## WHAT IS NEEDED
Go through the entries below and count the lines where the word "single" appears; give only the count.

## DATASET RECORDS
`src/rtl/cmp_pkg.sv`:
```
`default_nettype none
package cmp_pkg;

  localparam int MSG_BYTES   = 256;
  localparam int VERB_BYTES  = 16;
  localparam int PARAM_BYTES = 240;

  // Byte counter saturates at MSG_BYTES, so it must be able to hold that value.
  localparam int CNT_W = $clog2(MSG_BYTES + 1);
  localparam int FIELD_MAX = (VERB_BYTES > PARAM_BYTES) ? VERB_BYTES : PARAM_BYTES;
  localparam int FC_W = $clog2(FIELD_MAX);

  localparam int QUEUE_DEPTH = 4;
  localparam int QPTR_W = $clog2(QUEUE_DEPTH);
  localparam int RES_DEPTH = 4;
  localparam int RPTR_W = $clog2(RES_DEPTH);

  localparam int ACC_W = 32;
  localparam logic [ACC_W-1:0] SAT_MAG = 32'h8000_0000;

  localparam logic [7:0] CHAR_SPACE = 8'h20;
  localparam logic [7:0] CHAR_PLUS  = 8'h2B;
  localparam logic [7:0] CHAR_MINUS = 8'h2D;
  localparam logic [7:0] CHAR_ZERO  = 8'h30;
  localparam logic [7:0] CHAR_NINE  = 8'h39;

  localparam logic [0:2][0:3][7:0] PREFIX_TEXT = {"CMD ", "RSP ", "IND "};

  typedef enum logic [2:0] {
    PH_PREFIX,
    PH_VERB,
    PH_STAT_START,
    PH_STAT_SIGN,
    PH_STAT_DIGITS,
    PH_STAT_SKIP,
    PH_PARAMS,
    PH_DONE
  } phase_t;

  typedef enum logic [1:0] {
    KIND_VERB    = 2'd0,
    KIND_PARAM   = 2'd1,
    KIND_SUMMARY = 2'd2
  } kind_t;

  typedef enum logic [1:0] {
    MT_CMD = 2'd0,
    MT_RSP = 2'd1,
    MT_IND = 2'd2
  } mtype_t;

  typedef enum logic [1:0] {
    ERR_NONE   = 2'd0,
    ERR_FORMAT = 2'd1,
    ERR_LENGTH = 2'd2
  } err_t;

  // A byte after classification by the front end.
  typedef struct packed {
    logic [7:0] data;
    logic       last;
    logic       at_limit;
    logic       is_nul;
    logic       is_space;
    logic       is_digit;
    logic       is_plus;
    logic       is_minus;
    logic [2:0] prefix_mask;
  } cls_t;

  typedef struct packed {
    kind_t        kind;
    logic [7:0]   data;
    mtype_t       mtype;
    logic [31:0]  status;
    err_t         err;
    logic         run_last;
  } res_t;

endpackage
`default_nettype wire

```
`src/rtl/cmp_in_if.sv`:
```
`default_nettype none
interface cmp_in_if;
  logic       valid;
  logic       ready;
  logic [7:0] data_byte;
  logic       last_byte;

  modport source (output valid, output data_byte, output last_byte, input ready);
  modport sink (input valid, input data_byte, input last_byte, output ready);
endinterface
`default_nettype wire

```
`src/rtl/cmp_out_if.sv`:
```
`default_nettype none
interface cmp_out_if;
  logic              valid;
  logic              ready;
  logic [1:0]        item_kind;
  logic [7:0]        out_byte;
  logic [1:0]        message_type;
  logic signed [31:0] status_value;
  logic [1:0]        error_code;
  logic              run_last;

  modport source (output valid, output item_kind, output out_byte, output message_type,
                  output status_value, output error_code, output run_last, input ready);
  modport sink (input valid, input item_kind, input out_byte, input message_type,
                input status_value, input error_code, input run_last, output ready);
endinterface
`default_nettype wire

```
`src/rtl/cmp_front.sv`:
```
`default_nettype none
module cmp_front (
  input  logic          clk,
  input  logic          rst,
  cmp_in_if.sink        msg,
  output cmp_pkg::cls_t item,
  output logic          item_valid,
  input  logic          item_ready
);
  import cmp_pkg::*;

  logic [CNT_W-1:0] byte_count;
  logic [CNT_W-1:0] count_inc;
  logic [2:0]       mask;
  logic             take;
  cls_t             cls;

  assign msg.ready = !item_valid || item_ready;
  assign take = msg.valid && msg.ready;

  // Within the prefix the byte position in the message is the prefix position.
  always_comb begin
    count_inc = (byte_count < CNT_W'(MSG_BYTES)) ? byte_count + 1'b1 : byte_count;
    for (int i = 0; i < 3; i++) begin
      mask[i] = (PREFIX_TEXT[i][byte_count[1:0]] == msg.data_byte);
    end
    cls.data        = msg.data_byte;
    cls.last        = msg.last_byte;
    cls.at_limit    = (count_inc >= CNT_W'(MSG_BYTES));
    cls.is_nul      = (msg.data_byte == 8'h00);
    cls.is_space    = (msg.data_byte == CHAR_SPACE);
    cls.is_digit    = (msg.data_byte >= CHAR_ZERO) && (msg.data_byte <= CHAR_NINE);
    cls.is_plus     = (msg.data_byte == CHAR_PLUS);
    cls.is_minus    = (msg.data_byte == CHAR_MINUS);
    cls.prefix_mask = mask;
  end

  always_ff @(posedge clk) begin
    if (rst) begin
      item_valid <= 1'b0;
      byte_count <= '0;
    end else begin
      if (take) begin
        item_valid <= 1'b1;
        byte_count <= msg.last_byte ? '0 : count_inc;
      end else if (item_ready) begin
        item_valid <= 1'b0;
      end
    end
  end

  always_ff @(posedge clk) begin
    if (take) begin
      item <= cls;
    end
  end

endmodule
`default_nettype wire

```
`src/rtl/cmp_item_queue.sv`:
```
`default_nettype none
module cmp_item_queue (
  input  logic          clk,
  input  logic          rst,
  input  cmp_pkg::cls_t in_item,
  input  logic          in_valid,
  output logic          in_ready,
  output cmp_pkg::cls_t out_item,
  output logic          out_valid,
  input  logic          out_ready
);
  import cmp_pkg::*;

  cls_t              mem [QUEUE_DEPTH];
  logic [QPTR_W-1:0] head;
  logic [QPTR_W-1:0] tail;
  logic [QPTR_W:0]   count;
  logic              push;
  logic              pop;

  assign in_ready  = (count < (QPTR_W+1)'(QUEUE_DEPTH));
  assign out_valid = (count != '0);
  assign out_item  = mem[head];
  assign push = in_valid && in_ready;
  assign pop  = out_valid && out_ready;

  always_ff @(posedge clk) begin
    if (rst) begin
      head  <= '0;
      tail  <= '0;
      count <= '0;
    end else begin
      if (push) begin
        tail <= tail + 1'b1;
      end
      if (pop) begin
        head <= head + 1'b1;
      end
      count <= count + (QPTR_W+1)'(push) - (QPTR_W+1)'(pop);
    end
  end

  always_ff @(posedge clk) begin
    if (push) begin
      mem[tail] <= in_item;
    end
  end

endmodule
`default_nettype wire

```
`src/rtl/cmp_back.sv`:
```
`default_nettype none
module cmp_back (
  input  logic          clk,
  input  logic          rst,
  input  cmp_pkg::cls_t item,
  input  logic          item_valid,
  output logic          item_ready,
  cmp_out_if.source     result
);
  import cmp_pkg::*;

  phase_t            phase, phase_next;
  logic [FC_W-1:0]   field_count, field_count_next;
  logic [2:0]        cand, cand_next;
  logic [ACC_W-1:0]  accum, accum_next;
  logic              negative, negative_next;
  logic              digit_seen, digit_seen_next;
  err_t              err_flags, err_flags_next;

  res_t              mem [RES_DEPTH];
  logic [RPTR_W-1:0] head;
  logic [RPTR_W-1:0] tail;
  logic [RPTR_W:0]   count;
  logic              take;
  logic              pop;
  logic              emit;
  kind_t             emit_kind;
  logic [1:0]        n_push;
  res_t              res0;
  res_t              res1;
  res_t              summary;
  logic [35:0]       prod;
  logic [2:0]        mask;
  mtype_t            mtype;
  err_t              err_sum;

  function automatic mtype_t pick_type(input logic [2:0] c);
    if (c[0]) begin
      return MT_CMD;
    end else if (c[1]) begin
      return MT_RSP;
    end
    return MT_IND;
  endfunction

  // Two free entries are needed since one byte can yield a byte and a summary.
  assign item_ready = (count <= (RPTR_W+1)'(RES_DEPTH - 2));
  assign take = item_valid && item_ready;
  assign pop  = result.valid && result.ready;

  always_comb begin
    phase_next       = phase;
    field_count_next = field_count;
    cand_next        = cand;
    accum_next       = accum;
    negative_next    = negative;
    digit_seen_next  = digit_seen;
    err_flags_next   = err_flags;
    emit             = 1'b0;
    emit_kind        = KIND_VERB;
    mask             = cand & item.prefix_mask;
    prod = ({4'b0, accum} << 3) + ({4'b0, accum} << 1) + 36'(item.data[3:0]);

    if (phase != PH_DONE) begin
      if (item.at_limit) begin
        phase_next = PH_DONE;
      end else if (!item.is_nul) begin
        case (phase)
          PH_PREFIX: begin
            cand_next = mask;
            if (mask == 3'b000) begin
              phase_next = PH_DONE;
              if (err_flags == ERR_NONE) err_flags_next = ERR_FORMAT;
            end else if (field_count >= FC_W'(3)) begin
              field_count_next = '0;
              phase_next = PH_VERB;
            end else begin
              field_count_next = field_count + 1'b1;
            end
          end
          PH_VERB: begin
            if (item.is_space) begin
              if (field_count == '0) begin
                phase_next = PH_DONE;
                if (err_flags == ERR_NONE) err_flags_next = ERR_FORMAT;
              end else begin
                field_count_next = '0;
                phase_next = (pick_type(cand) == MT_RSP) ? PH_STAT_START : PH_PARAMS;
              end
            end else if (field_count >= FC_W'(VERB_BYTES - 1)) begin
              phase_next = PH_DONE;
              if (err_flags == ERR_NONE) err_flags_next = ERR_FORMAT;
            end else begin
              field_count_next = field_count + 1'b1;
              emit = 1'b1;
              emit_kind = KIND_VERB;
            end
          end
          PH_STAT_START, PH_STAT_SIGN: begin
            if (item.is_digit) begin
              accum_next = (prod > 36'(SAT_MAG)) ? SAT_MAG : prod[ACC_W-1:0];
              digit_seen_next = 1'b1;
              phase_next = PH_STAT_DIGITS;
            end else if (phase == PH_STAT_START && item.is_minus) begin
              negative_next = 1'b1;
              phase_next = PH_STAT_SIGN;
            end else if (phase == PH_STAT_START && item.is_plus) begin
              phase_next = PH_STAT_SIGN;
            end else begin
              phase_next = PH_DONE;
              if (err_flags == ERR_NONE) err_flags_next = ERR_FORMAT;
            end
          end
          PH_STAT_DIGITS: begin
            if (item.is_digit) begin
              accum_next = (prod > 36'(SAT_MAG)) ? SAT_MAG : prod[ACC_W-1:0];
              digit_seen_next = 1'b1;
            end else if (item.is_space) begin
              phase_next = PH_PARAMS;
            end else begin
              phase_next = PH_STAT_SKIP;
            end
            field_count_next = '0;
          end
          PH_STAT_SKIP: begin
            if (item.is_space) begin
              field_count_next = '0;
              phase_next = PH_PARAMS;
            end
          end
          PH_PARAMS: begin
            if (field_count >= FC_W'(PARAM_BYTES - 1)) begin
              phase_next = PH_DONE;
              if (err_flags == ERR_NONE) err_flags_next = ERR_LENGTH;
            end else begin
              field_count_next = field_count + 1'b1;
              emit = 1'b1;
              emit_kind = KIND_PARAM;
            end
          end
          default: begin
          end
        endcase
      end
    end

    // End of content: a NUL byte, or the final byte while parsing is still open.
    if ((phase != PH_DONE && !item.at_limit && item.is_nul) ||
        (item.last && phase_next != PH_DONE)) begin
      case (phase_next)
        PH_PREFIX, PH_STAT_START, PH_STAT_SIGN: begin
          if (err_flags_next == ERR_NONE) err_flags_next = ERR_FORMAT;
        end
        PH_VERB: begin
          if ((field_count_next == '0 || pick_type(cand_next) == MT_RSP) &&
              err_flags_next == ERR_NONE) begin
            err_flags_next = ERR_FORMAT;
          end
        end
        default: begin
        end
      endcase
      phase_next = PH_DONE;
    end

    err_sum = item.at_limit ? ERR_LENGTH : err_flags_next;
    mtype = pick_type(cand_next);
    summary.kind     = KIND_SUMMARY;
    summary.data     = 8'h00;
    summary.mtype    = MT_CMD;
    summary.status   = 32'h0;
    summary.err      = err_sum;
    summary.run_last = 1'b1;
    if (err_sum == ERR_NONE) begin
      summary.mtype = mtype;
      if (mtype == MT_RSP && digit_seen_next) begin
        if (negative_next) begin
          summary.status = (accum_next >= SAT_MAG) ? 32'h8000_0000 : 32'h0 - accum_next;
        end else begin
          summary.status = (accum_next > 32'h7FFF_FFFF) ? 32'h7FFF_FFFF : accum_next;
        end
      end
    end

    res0.kind     = emit_kind;
    res0.data     = item.data;
    res0.mtype    = MT_CMD;
    res0.status   = 32'h0;
    res0.err      = ERR_NONE;
    res0.run_last = 1'b0;
    res1 = summary;
    if (!emit) begin
      res0 = summary;
    end
    n_push = 2'(emit) + 2'(item.last);

    // The summary returns all parse state to its reset value.
    if (item.last) begin
      phase_next       = PH_PREFIX;
      field_count_next = '0;
      cand_next        = 3'b111;
      accum_next       = '0;
      negative_next    = 1'b0;
      digit_seen_next  = 1'b0;
      err_flags_next   = ERR_NONE;
    end
  end

  always_ff @(posedge clk) begin
    if (rst) begin
      phase       <= PH_PREFIX;
      field_count <= '0;
      cand        <= 3'b111;
      accum       <= '0;
      negative    <= 1'b0;
      digit_seen  <= 1'b0;
      err_flags   <= ERR_NONE;
      head        <= '0;
      tail        <= '0;
      count       <= '0;
    end else begin
      if (take) begin
        phase       <= phase_next;
        field_count <= field_count_next;
        cand        <= cand_next;
        accum       <= accum_next;
        negative    <= negative_next;
        digit_seen  <= digit_seen_next;
        err_flags   <= err_flags_next;
        tail        <= tail + RPTR_W'(n_push);
      end
      if (pop) begin
        head <= head + 1'b1;
      end
      count <= count + (take ? (RPTR_W+1)'(n_push) : '0) - (RPTR_W+1)'(pop);
    end
  end

  always_ff @(posedge clk) begin
    if (take && n_push != 2'd0) begin
      mem[tail] <= res0;
    end
    if (take && n_push == 2'd2) begin
      mem[tail + 1'b1] <= res1;
    end
  end

  assign result.valid        = (count != '0);
  assign result.item_kind    = mem[head].kind;
  assign result.out_byte     = mem[head].data;
  assign result.message_type = mem[head].mtype;
  assign result.status_value = mem[head].status;
  assign result.error_code   = mem[head].err;
  assign result.run_last     = mem[head].run_last;

endmodule
`default_nettype wire

```
`src/rtl/control_message_parser.sv`:
```
// Path: a byte's result passes the front-end register, the item queue and the result queue
// in order; a summary behind a byte result of the same input is offered once it transfers.
// Throughput: one byte per cycle while results are taken without stall; an input giving a
// byte result and a summary holds two slots of the result queue, limited by its single read port.
// Reset (rst, synchronous): empties all queues and puts the parser in the prefix phase.
`default_nettype none
module control_message_parser (
  input  logic      clk,
  input  logic      rst,
  cmp_in_if.sink    msg,
  cmp_out_if.source result
);
  import cmp_pkg::*;

  cls_t front_item;
  logic front_valid;
  logic front_ready;
  cls_t queue_item;
  logic queue_valid;
  logic queue_ready;

  cmp_front u_front (
    .clk        (clk),
    .rst        (rst),
    .msg        (msg),
    .item       (front_item),
    .item_valid (front_valid),
    .item_ready (front_ready)
  );

  cmp_item_queue u_queue (
    .clk       (clk),
    .rst       (rst),
    .in_item   (front_item),
    .in_valid  (front_valid),
    .in_ready  (front_ready),
    .out_item  (queue_item),
    .out_valid (queue_valid),
    .out_ready (queue_ready)
  );

  cmp_back u_back (
    .clk        (clk),
    .rst        (rst),
    .item       (queue_item),
    .item_valid (queue_valid),
    .item_ready (queue_ready),
    .result     (result)
  );

endmodule
`default_nettype wire
```
`src/flat_wrapper.sv`:
```
// flat-port wrapper written by rule: the top's interface ports become plain ports
module control_message_parser_flat import cmp_pkg::*;
  (clk, rst, msg_valid, msg_data_byte, msg_last_byte, msg_ready, result_valid, result_item_kind, result_out_byte, result_message_type, result_status_value, result_error_code, result_run_last, result_ready);
  cmp_in_if msg_i ();
  cmp_out_if result_i ();
  input  logic clk;
  input  logic rst;
  input wire logic [$bits(msg_i.valid)-1:0] msg_valid;
  input wire logic [$bits(msg_i.data_byte)-1:0] msg_data_byte;
  input wire logic [$bits(msg_i.last_byte)-1:0] msg_last_byte;
  output wire logic [$bits(msg_i.ready)-1:0] msg_ready;
  output wire logic [$bits(result_i.valid)-1:0] result_valid;
  output wire logic [$bits(result_i.item_kind)-1:0] result_item_kind;
  output wire logic [$bits(result_i.out_byte)-1:0] result_out_byte;
  output wire logic [$bits(result_i.message_type)-1:0] result_message_type;
  output wire logic [$bits(result_i.status_value)-1:0] result_status_value;
  output wire logic [$bits(result_i.error_code)-1:0] result_error_code;
  output wire logic [$bits(result_i.run_last)-1:0] result_run_last;
  input wire logic [$bits(result_i.ready)-1:0] result_ready;
  assign msg_i.valid = msg_valid;
  assign msg_i.data_byte = msg_data_byte;
  assign msg_i.last_byte = msg_last_byte;
  assign msg_ready = msg_i.ready;
  assign result_valid = result_i.valid;
  assign result_item_kind = result_i.item_kind;
  assign result_out_byte = result_i.out_byte;
  assign result_message_type = result_i.message_type;
  assign result_status_value = result_i.status_value;
  assign result_error_code = result_i.error_code;
  assign result_run_last = result_i.run_last;
  assign result_i.ready = result_ready;
  control_message_parser u_core (.clk(clk), .rst(rst), .msg(msg_i), .result(result_i));
endmodule
```
`config.mk`:
```
export PLATFORM = sky130hd
export DESIGN_NAME = control_message_parser_flat
export DESIGN_NICKNAME = d
export VERILOG_FILES = /design/src/rtl/cmp_pkg.sv /design/src/rtl/cmp_in_if.sv /design/src/rtl/cmp_out_if.sv /design/src/rtl/cmp_front.sv /design/src/rtl/cmp_item_queue.sv /design/src/rtl/cmp_back.sv /design/src/rtl/control_message_parser.sv /design/src/flat_wrapper.sv
export SDC_FILE = /design/constraint.sdc
export NUM_CORES = 1
export LEC_CHECK = 0
export BUFFER_PORTS_ARGS = -buffer_cell sky130_fd_sc_hd__buf_2
export CORE_AREA = 3 3 211 213
export CTS_BUF_LIST = sky130_fd_sc_hd__clkbuf_2 sky130_fd_sc_hd__clkbuf_4 sky130_fd_sc_hd__clkbuf_8
export DETAILED_ROUTE_END_ITERATION = 8
export DIE_AREA = 0 0 214 216
export HOLD_SLACK_MARGIN = 0.03
export PLACE_DENSITY = 0.67
export SYNTH_ARGS = -nofsm -noshare
export SYNTH_HDL_FRONTEND = slang
export SYNTH_SLANG_ARGS = --single-unit
```
`constraint.sdc`:
```
create_clock -name clk -period 9.2 [get_ports clk]
set_clock_uncertainty 0.1 [all_clocks]
set_input_delay 0.46 -clock clk [delete_from_list [all_inputs] [get_ports clk]]
set_output_delay 0.46 -clock clk [all_outputs]
set_load 0.02 [all_outputs]
```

## TASK SOLUTION
2